Congratulations to the most famous and largest nerd on the East coast as Cassie got her master’s degree in sociology from Columbia last week.

Cassie’s sister, Tori (Story), and I took off the first half of work Wednesday and made the trek up to Columbia for the event. The last time I had been there was back in 2001 when I visited Bill “The Thrill” Bert (just a week before they started filming Spider-Man there 🙁 ) so it was cool to see it again. That trip was only my second stay in New York and I was still overwhelmed by the whole city – the college seemed so crazy and closed in. Now, it was filled with people but felt so open … being comfortable in an environment really changes one’s perspective.

But where was I going with this, again? Oh, yeah: graduation. Cassie separated from us right when we got there and Tori and I spent the better part of half an hour trying to find seats. We failed miserably and eventually just sat on a bench outside of the event near the school of journalism building. About an hour into the looooong awards presentations, some seats opened up and I got to sit in the blazing sun, getting burned! Finally, Cassie’s school was called (it was the absolute last thing in the entire ceremony) and the entire mob shuffled back out into the streets to the sounds of Frank Sinatra‘s “Theme from New York, New York.”

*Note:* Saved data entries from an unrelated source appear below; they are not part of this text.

## src/rtl/mem_access_ctrl.sv

```systemverilog
// mem_access_ctrl
//   Multi-cycle MEM-stage access controller driving an SRAM-like
//   request/response bus (req / addr_ok / data_ok). Performs byte-lane
//   steering, write-strobe generation, load sign/zero extension and
//   alignment-exception detection. Keeps the pipeline stalled while a
//   transaction is outstanding and drains accepted transactions on flush.
//
// Ports
//   clk_i, rst_i              clock, synchronous active-high reset
//   valid_i, we_i, size_i     access request: valid, store/load, size (0..3)
//   sext_i                    sign-extend load result
//   addr_i, wdata_i           byte address, right-aligned store data
//   exc_i, flush_i            earlier exception pending, pipeline flush
//   stall_o, done_o           hold pipeline, one-cycle completion pulse
//   rdata_o                   extended load result (held until next load)
//   adel_o, ades_o            load / store address-error flags
//   bus_req_o .. bus_wdata_o  registered bus request fields
//   bus_addr_ok_i             request accepted this cycle
//   bus_data_ok_i             read data valid / write completed
//   bus_rdata_i               raw read data
module mem_access_ctrl #(
    parameter int DATA_W = 32,
    parameter int ADDR_W = 32
) (
    input  logic                  clk_i,
    input  logic                  rst_i,
    input  logic                  valid_i,
    input  logic                  we_i,
    input  logic [1:0]            size_i,
    input  logic                  sext_i,
    input  logic [ADDR_W-1:0]     addr_i,
    input  logic [DATA_W-1:0]     wdata_i,
    input  logic                  exc_i,
    input  logic                  flush_i,
    output logic                  stall_o,
    output logic                  done_o,
    output logic [DATA_W-1:0]     rdata_o,
    output logic                  adel_o,
    output logic                  ades_o,
    output logic                  bus_req_o,
    output logic                  bus_wr_o,
    output logic [1:0]            bus_size_o,
    output logic [ADDR_W-1:0]     bus_addr_o,
    output logic [DATA_W/8-1:0]   bus_wstrb_o,
    output logic [DATA_W-1:0]     bus_wdata_o,
    input  logic                  bus_addr_ok_i,
    input  logic                  bus_data_ok_i,
    input  logic [DATA_W-1:0]     bus_rdata_i
);

    localparam int STRB_W = DATA_W / 8;
    localparam int LANE_W = $clog2(STRB_W);

    typedef enum logic [2:0] {
        S_IDLE  = 3'd0,
        S_REQ   = 3'd1,
        S_WAIT  = 3'd2,
        S_DRAIN = 3'd3,
        S_DONE  = 3'd4
    } state_t;

    state_t              state_r;
    state_t              state_next_s;

    logic [LANE_W-1:0]   lane_s;
    logic                misaligned_s;
    logic                legal_s;
    int                  lane_int_s;
    int                  nbytes_s;
    logic [STRB_W-1:0]   wstrb_s;
    logic [DATA_W-1:0]   wdata_rep_s;

    logic                bus_req_r;
    logic                done_r;
    logic [DATA_W-1:0]   rdata_r;
    logic                bus_wr_r;
    logic [1:0]          bus_size_r;
    logic [ADDR_W-1:0]   bus_addr_r;
    logic [STRB_W-1:0]   bus_wstrb_r;
    logic [DATA_W-1:0]   bus_wdata_r;
    logic                sext_r;
    logic [LANE_W-1:0]   lane_r;

    logic [DATA_W-1:0]   shifted_s;
    logic [DATA_W-1:0]   load_ext_s;
    logic                sign_bit_s;
    int                  nbits_s;

    assign lane_s     = addr_i[LANE_W-1:0];
    assign lane_int_s = int'(lane_s);
    assign nbytes_s   = int'(32'd1 << size_i);

    // Alignment check; a dword access on a 32-bit bus is always illegal.
    always_comb begin
        misaligned_s = 1'b0;
        case (size_i)
            2'd0:    misaligned_s = 1'b0;
            2'd1:    misaligned_s = lane_s[0];
            2'd2:    misaligned_s = (lane_s[1:0] != 2'b00);
            2'd3:    misaligned_s = (DATA_W == 32'sd32) ? 1'b1 : (lane_s != {LANE_W{1'b0}});
            default: misaligned_s = 1'b1;
        endcase
    end

    assign adel_o  = valid_i & ~we_i & misaligned_s & ~exc_i;
    assign ades_o  = valid_i &  we_i & misaligned_s & ~exc_i;
    assign legal_s = valid_i & ~exc_i & ~misaligned_s & ~flush_i;

    // Byte strobes: a run of 2^size ones starting at the lane; none for loads.
    always_comb begin
        wstrb_s = {STRB_W{1'b0}};
        for (int b = 0; b < STRB_W; b++) begin
            if (we_i && (b >= lane_int_s) && (b < lane_int_s + nbytes_s)) begin
                wstrb_s[b] = 1'b1;
            end else begin
                wstrb_s[b] = 1'b0;
            end
        end
    end

    // Store data replicated across every lane group of the access size.
    always_comb begin
        wdata_rep_s = wdata_i;
        case (size_i)
            2'd0:    wdata_rep_s = {STRB_W{wdata_i[7:0]}};
            2'd1:    wdata_rep_s = {(STRB_W / 2){wdata_i[15:0]}};
            2'd2:    wdata_rep_s = {(STRB_W / 4){wdata_i[31:0]}};
            default: wdata_rep_s = wdata_i;
        endcase
    end

    // Load extraction uses the fields captured at issue, not the live inputs.
    always_comb begin
        shifted_s  = bus_rdata_i >> {lane_r, 3'b000};
        nbits_s    = int'(32'd8 << bus_size_r);
        sign_bit_s = 1'b0;
        case (bus_size_r)
            2'd0:    sign_bit_s = shifted_s[7];
            2'd1:    sign_bit_s = shifted_s[15];
            2'd2:    sign_bit_s = shifted_s[31];
            default: sign_bit_s = shifted_s[DATA_W-1];
        endcase
        load_ext_s = shifted_s;
        for (int i = 0; i < DATA_W; i++) begin
            if (i >= nbits_s) begin
                load_ext_s[i] = sext_r & sign_bit_s;
            end else begin
                load_ext_s[i] = shifted_s[i];
            end
        end
    end

    // Next-state logic. A flush after the slave accepted the request must
    // still consume the pending data_ok, hence DRAIN rather than IDLE.
    always_comb begin
        state_next_s = state_r;
        case (state_r)
            S_IDLE: begin
                if (legal_s) begin
                    state_next_s = S_REQ;
                end else begin
                    state_next_s = S_IDLE;
                end
            end
            S_REQ: begin
                if (bus_addr_ok_i) begin
                    if (bus_data_ok_i) begin
                        state_next_s = flush_i ? S_IDLE : S_DONE;
                    end else begin
                        state_next_s = flush_i ? S_DRAIN : S_WAIT;
                    end
                end else if (flush_i) begin
                    state_next_s = S_IDLE;
                end else begin
                    state_next_s = S_REQ;
                end
            end
            S_WAIT: begin
                if (bus_data_ok_i) begin
                    state_next_s = flush_i ? S_IDLE : S_DONE;
                end else if (flush_i) begin
                    state_next_s = S_DRAIN;
                end else begin
                    state_next_s = S_WAIT;
                end
            end
            S_DRAIN: begin
                if (bus_data_ok_i) begin
                    state_next_s = S_IDLE;
                end else begin
                    state_next_s = S_DRAIN;
                end
            end
            S_DONE:  state_next_s = S_IDLE;
            default: state_next_s = S_IDLE;
        endcase
    end

    // State register.
    always_ff @(posedge clk_i) begin
        if (rst_i) begin
            state_r <= S_IDLE;
        end else begin
            state_r <= state_next_s;
        end
    end

    // Registered request/done flags and load result.
    always_ff @(posedge clk_i) begin
        if (rst_i) begin
            bus_req_r <= 1'b0;
            done_r    <= 1'b0;
            rdata_r   <= {DATA_W{1'b0}};
        end else begin
            bus_req_r <= (state_next_s == S_REQ);
            done_r    <= (state_next_s == S_DONE);
            if ((state_next_s == S_DONE) && !bus_wr_r) begin
                rdata_r <= load_ext_s;
            end else begin
                rdata_r <= rdata_r;
            end
        end
    end

    // Bus fields are captured once at issue and held stable while in flight.
    always_ff @(posedge clk_i) begin
        if (rst_i) begin
            bus_wr_r    <= 1'b0;
            bus_size_r  <= 2'd0;
            bus_addr_r  <= {ADDR_W{1'b0}};
            bus_wstrb_r <= {STRB_W{1'b0}};
            bus_wdata_r <= {DATA_W{1'b0}};
            sext_r      <= 1'b0;
            lane_r      <= {LANE_W{1'b0}};
        end else if ((state_r == S_IDLE) && legal_s) begin
            bus_wr_r    <= we_i;
            bus_size_r  <= size_i;
            bus_addr_r  <= addr_i;
            bus_wstrb_r <= wstrb_s;
            bus_wdata_r <= wdata_rep_s;
            sext_r      <= sext_i;
            lane_r      <= lane_s;
        end else begin
            bus_wr_r    <= bus_wr_r;
            bus_size_r  <= bus_size_r;
            bus_addr_r  <= bus_addr_r;
            bus_wstrb_r <= bus_wstrb_r;
            bus_wdata_r <= bus_wdata_r;
            sext_r      <= sext_r;
            lane_r      <= lane_r;
        end
    end

    // DONE releases the stall so the completing instruction advances.
    assign stall_o     = (legal_s && (state_r != S_DONE)) || (state_r == S_DRAIN);
    assign done_o      = done_r;
    assign rdata_o     = rdata_r;
    assign bus_req_o   = bus_req_r;
    assign bus_wr_o    = bus_wr_r;
    assign bus_size_o  = bus_size_r;
    assign bus_addr_o  = bus_addr_r;
    assign bus_wstrb_o = bus_wstrb_r;
    assign bus_wdata_o = bus_wdata_r;

endmodule

```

It only took a year for her to wrap this latest step in her school career up, but I can’t believe she still managed to do it. I for one was more than happy to finally get my bachelor’s degree (or “plan b” as I like to call it) out of the way and be done with school for quite a while. She now moves on to her plans to set up a blog at (note: I honestly have no idea what the hell that link will go to) and wed her long-time boyfriend, Jesse L. Martin – of Law & Order and Rent fame.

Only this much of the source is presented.